TASK TO CARRY OUT — Where a line in the entries below contains the word "field", it counts; give the total by itself.

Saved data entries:
-=-=-=-=-

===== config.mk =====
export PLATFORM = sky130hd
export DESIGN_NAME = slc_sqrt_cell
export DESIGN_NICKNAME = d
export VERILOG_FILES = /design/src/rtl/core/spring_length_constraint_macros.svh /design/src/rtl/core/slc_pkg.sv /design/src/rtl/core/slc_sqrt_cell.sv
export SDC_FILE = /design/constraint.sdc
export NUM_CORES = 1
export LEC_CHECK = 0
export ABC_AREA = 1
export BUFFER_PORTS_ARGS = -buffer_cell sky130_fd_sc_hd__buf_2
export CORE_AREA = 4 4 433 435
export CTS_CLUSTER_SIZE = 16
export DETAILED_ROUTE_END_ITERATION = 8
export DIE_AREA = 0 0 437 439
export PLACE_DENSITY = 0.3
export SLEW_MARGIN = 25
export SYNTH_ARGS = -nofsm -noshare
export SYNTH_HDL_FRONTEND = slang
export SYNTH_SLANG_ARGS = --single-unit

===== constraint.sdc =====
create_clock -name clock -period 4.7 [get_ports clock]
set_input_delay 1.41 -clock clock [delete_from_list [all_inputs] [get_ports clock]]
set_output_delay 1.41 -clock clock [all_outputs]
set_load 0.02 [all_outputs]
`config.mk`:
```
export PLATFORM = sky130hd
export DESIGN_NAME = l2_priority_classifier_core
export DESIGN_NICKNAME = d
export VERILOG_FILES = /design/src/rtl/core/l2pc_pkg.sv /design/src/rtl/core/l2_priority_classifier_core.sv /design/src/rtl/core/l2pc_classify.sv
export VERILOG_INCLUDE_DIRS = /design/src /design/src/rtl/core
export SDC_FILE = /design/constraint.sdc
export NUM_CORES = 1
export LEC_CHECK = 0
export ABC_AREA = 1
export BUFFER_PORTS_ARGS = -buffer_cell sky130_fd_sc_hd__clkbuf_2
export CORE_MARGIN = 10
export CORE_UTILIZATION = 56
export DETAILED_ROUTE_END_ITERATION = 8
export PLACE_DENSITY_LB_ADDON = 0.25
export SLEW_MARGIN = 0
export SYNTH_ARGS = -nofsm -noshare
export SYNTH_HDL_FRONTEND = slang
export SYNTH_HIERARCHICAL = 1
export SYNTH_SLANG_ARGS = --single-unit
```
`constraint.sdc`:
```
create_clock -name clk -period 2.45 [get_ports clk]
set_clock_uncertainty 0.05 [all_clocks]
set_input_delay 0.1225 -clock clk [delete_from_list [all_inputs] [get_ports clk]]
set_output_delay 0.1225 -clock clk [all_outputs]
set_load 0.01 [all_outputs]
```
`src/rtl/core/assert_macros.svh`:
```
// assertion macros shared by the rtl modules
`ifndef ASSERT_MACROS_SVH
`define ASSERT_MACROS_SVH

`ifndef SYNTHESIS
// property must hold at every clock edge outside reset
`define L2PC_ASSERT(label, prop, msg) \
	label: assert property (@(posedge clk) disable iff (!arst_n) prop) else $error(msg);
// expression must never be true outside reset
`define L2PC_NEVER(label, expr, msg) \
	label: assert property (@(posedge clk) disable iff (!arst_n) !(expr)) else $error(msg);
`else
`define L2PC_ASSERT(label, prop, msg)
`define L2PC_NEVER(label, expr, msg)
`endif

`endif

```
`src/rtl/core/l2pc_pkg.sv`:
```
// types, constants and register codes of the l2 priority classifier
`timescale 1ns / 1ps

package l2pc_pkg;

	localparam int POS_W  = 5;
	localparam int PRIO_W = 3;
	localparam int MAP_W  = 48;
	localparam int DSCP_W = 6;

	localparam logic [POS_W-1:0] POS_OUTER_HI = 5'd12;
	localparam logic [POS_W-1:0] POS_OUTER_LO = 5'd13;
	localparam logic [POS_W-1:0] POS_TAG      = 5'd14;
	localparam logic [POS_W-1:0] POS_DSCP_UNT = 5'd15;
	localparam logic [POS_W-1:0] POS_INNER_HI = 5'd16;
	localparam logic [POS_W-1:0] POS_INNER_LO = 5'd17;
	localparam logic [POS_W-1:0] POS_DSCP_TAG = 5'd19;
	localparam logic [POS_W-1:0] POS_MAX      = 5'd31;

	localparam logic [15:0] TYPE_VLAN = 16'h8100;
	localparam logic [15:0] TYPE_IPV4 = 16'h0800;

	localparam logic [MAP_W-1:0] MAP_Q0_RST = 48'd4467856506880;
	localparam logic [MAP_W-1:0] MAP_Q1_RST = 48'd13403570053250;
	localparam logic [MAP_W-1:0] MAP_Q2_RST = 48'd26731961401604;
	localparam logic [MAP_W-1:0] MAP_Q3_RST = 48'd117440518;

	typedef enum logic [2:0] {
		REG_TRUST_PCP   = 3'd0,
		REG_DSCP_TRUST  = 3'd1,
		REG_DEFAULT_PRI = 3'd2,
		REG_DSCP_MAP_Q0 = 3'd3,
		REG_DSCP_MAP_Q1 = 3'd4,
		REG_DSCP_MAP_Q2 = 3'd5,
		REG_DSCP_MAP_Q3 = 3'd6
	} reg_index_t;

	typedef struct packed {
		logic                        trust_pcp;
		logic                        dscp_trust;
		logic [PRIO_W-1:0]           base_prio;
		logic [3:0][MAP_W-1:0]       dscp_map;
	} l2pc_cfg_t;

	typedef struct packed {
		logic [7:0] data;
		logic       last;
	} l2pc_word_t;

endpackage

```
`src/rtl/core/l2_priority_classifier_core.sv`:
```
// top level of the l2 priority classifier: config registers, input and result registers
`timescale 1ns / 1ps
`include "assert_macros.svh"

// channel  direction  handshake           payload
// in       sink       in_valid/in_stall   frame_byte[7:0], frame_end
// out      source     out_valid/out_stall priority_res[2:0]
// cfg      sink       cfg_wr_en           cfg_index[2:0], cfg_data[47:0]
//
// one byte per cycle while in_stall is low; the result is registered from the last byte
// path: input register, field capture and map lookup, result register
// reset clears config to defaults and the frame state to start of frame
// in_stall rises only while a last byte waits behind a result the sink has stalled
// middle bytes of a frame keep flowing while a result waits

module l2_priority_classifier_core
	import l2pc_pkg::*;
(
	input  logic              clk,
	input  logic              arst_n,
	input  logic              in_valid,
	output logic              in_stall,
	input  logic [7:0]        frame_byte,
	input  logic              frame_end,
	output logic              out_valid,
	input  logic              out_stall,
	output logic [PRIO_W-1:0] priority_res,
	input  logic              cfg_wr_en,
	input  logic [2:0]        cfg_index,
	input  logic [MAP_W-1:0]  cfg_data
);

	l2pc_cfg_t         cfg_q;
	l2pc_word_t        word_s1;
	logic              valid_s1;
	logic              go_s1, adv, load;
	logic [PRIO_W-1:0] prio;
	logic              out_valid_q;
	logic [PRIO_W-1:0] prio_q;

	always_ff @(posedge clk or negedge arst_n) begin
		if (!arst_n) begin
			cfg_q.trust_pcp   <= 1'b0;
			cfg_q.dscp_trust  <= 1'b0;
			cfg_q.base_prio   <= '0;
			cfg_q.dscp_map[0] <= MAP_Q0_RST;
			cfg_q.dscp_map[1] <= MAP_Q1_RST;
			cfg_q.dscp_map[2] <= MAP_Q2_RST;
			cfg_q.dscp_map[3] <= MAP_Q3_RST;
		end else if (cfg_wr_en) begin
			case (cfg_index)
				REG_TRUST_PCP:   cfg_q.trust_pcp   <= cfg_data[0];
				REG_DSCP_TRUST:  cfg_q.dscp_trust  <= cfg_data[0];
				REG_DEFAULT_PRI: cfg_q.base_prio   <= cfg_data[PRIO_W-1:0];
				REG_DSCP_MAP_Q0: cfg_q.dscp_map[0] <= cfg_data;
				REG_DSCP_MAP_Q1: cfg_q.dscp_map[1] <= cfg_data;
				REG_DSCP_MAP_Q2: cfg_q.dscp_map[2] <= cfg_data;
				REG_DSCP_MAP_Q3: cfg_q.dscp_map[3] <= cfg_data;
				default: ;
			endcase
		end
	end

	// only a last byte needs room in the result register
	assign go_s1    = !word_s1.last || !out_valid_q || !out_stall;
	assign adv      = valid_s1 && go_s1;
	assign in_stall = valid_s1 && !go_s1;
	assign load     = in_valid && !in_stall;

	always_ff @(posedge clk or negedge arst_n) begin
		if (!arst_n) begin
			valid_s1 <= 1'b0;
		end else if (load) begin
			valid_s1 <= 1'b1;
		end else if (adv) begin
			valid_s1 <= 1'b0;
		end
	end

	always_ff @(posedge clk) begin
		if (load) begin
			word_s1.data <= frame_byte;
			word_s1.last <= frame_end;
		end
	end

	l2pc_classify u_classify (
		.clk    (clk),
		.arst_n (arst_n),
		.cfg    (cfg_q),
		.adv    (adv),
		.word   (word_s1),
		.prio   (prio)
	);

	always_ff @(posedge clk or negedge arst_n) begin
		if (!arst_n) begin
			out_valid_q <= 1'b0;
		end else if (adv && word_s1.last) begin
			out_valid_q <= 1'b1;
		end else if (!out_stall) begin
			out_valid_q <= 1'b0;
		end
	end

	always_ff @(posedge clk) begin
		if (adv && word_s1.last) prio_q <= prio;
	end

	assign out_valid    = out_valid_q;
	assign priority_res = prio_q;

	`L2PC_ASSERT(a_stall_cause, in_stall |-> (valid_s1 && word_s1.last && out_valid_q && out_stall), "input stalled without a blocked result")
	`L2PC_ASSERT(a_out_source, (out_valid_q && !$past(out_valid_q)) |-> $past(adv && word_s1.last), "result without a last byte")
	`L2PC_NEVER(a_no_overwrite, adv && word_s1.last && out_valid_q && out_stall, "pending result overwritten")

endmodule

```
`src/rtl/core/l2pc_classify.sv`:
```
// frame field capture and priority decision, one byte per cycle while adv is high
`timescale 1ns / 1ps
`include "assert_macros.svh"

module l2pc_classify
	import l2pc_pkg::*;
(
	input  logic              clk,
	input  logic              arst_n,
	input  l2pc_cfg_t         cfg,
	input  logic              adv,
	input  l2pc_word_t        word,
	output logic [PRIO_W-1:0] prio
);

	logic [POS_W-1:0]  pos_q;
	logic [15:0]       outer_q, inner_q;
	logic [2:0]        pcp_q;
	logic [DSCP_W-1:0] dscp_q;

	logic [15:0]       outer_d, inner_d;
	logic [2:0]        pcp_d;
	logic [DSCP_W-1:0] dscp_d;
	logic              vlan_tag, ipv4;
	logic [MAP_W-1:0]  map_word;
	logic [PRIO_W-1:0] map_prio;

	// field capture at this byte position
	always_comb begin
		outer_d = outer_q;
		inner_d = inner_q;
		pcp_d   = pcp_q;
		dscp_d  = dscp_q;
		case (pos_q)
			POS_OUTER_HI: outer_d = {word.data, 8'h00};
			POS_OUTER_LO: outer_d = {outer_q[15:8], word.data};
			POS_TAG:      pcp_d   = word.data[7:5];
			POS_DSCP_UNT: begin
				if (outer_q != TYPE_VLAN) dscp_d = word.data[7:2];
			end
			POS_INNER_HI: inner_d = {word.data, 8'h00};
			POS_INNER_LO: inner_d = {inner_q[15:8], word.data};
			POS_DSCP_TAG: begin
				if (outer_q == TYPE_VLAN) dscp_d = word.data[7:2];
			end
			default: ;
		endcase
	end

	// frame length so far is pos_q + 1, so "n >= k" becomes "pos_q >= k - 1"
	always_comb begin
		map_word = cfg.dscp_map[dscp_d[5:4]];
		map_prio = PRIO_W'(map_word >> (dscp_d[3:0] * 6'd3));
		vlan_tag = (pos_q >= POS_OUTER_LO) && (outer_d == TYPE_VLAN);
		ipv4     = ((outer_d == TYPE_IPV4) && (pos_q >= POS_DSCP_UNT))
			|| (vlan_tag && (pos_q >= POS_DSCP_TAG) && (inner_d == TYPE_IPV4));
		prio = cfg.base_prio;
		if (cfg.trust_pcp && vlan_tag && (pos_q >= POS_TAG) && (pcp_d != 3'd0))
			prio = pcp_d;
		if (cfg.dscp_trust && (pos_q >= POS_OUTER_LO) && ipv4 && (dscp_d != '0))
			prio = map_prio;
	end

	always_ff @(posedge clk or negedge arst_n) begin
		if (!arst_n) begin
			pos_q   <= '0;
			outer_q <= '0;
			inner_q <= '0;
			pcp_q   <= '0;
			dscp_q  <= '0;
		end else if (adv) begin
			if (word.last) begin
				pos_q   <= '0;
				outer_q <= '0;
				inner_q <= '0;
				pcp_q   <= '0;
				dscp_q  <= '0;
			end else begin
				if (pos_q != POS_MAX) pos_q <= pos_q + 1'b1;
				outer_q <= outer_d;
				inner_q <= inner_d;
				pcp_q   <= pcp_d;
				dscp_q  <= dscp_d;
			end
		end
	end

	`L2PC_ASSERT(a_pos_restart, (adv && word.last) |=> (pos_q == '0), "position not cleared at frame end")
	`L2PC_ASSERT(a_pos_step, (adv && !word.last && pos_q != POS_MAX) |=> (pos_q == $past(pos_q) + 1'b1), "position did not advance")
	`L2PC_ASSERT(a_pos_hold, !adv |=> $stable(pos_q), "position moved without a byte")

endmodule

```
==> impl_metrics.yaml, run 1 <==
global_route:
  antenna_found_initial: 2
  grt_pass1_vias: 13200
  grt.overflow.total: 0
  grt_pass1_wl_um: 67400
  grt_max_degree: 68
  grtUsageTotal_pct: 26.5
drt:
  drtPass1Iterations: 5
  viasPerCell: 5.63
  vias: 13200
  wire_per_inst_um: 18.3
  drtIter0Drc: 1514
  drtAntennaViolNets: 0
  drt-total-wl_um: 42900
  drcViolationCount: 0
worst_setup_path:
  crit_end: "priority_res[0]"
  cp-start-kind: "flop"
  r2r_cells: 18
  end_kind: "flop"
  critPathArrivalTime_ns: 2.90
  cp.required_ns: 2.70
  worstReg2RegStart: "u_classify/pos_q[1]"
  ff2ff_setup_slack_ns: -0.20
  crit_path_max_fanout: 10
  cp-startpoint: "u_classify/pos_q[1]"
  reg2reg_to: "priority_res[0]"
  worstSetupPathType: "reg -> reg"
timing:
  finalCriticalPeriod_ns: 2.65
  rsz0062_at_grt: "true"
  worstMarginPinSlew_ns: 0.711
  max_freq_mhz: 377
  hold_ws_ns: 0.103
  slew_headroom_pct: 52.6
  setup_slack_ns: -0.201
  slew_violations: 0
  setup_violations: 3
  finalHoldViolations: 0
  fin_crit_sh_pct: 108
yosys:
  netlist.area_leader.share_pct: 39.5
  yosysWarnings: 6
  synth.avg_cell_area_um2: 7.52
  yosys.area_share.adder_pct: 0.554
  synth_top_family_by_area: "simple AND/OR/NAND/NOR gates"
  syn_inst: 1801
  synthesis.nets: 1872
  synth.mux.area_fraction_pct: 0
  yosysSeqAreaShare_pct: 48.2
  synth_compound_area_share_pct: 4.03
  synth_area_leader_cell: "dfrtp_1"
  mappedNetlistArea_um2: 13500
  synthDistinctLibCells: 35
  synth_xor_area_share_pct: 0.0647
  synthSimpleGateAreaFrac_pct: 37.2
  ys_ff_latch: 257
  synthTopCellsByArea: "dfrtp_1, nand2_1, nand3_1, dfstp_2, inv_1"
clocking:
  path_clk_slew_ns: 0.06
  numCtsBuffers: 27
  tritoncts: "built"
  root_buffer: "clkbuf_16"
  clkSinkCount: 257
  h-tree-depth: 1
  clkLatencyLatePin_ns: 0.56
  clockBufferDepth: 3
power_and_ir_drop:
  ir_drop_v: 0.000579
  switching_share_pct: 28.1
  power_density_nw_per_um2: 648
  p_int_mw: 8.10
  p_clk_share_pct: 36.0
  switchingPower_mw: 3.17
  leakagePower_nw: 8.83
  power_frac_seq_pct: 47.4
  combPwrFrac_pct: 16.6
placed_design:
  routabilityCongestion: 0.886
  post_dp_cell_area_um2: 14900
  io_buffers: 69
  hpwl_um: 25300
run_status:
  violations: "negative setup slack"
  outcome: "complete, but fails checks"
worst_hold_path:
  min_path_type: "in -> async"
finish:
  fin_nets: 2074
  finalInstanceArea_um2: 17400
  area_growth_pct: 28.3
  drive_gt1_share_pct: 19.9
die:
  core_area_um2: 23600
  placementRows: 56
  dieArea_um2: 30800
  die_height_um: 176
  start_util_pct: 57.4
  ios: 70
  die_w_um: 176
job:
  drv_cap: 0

-=-=-=-=-

ANSWER TO THIS PROBLEM — 3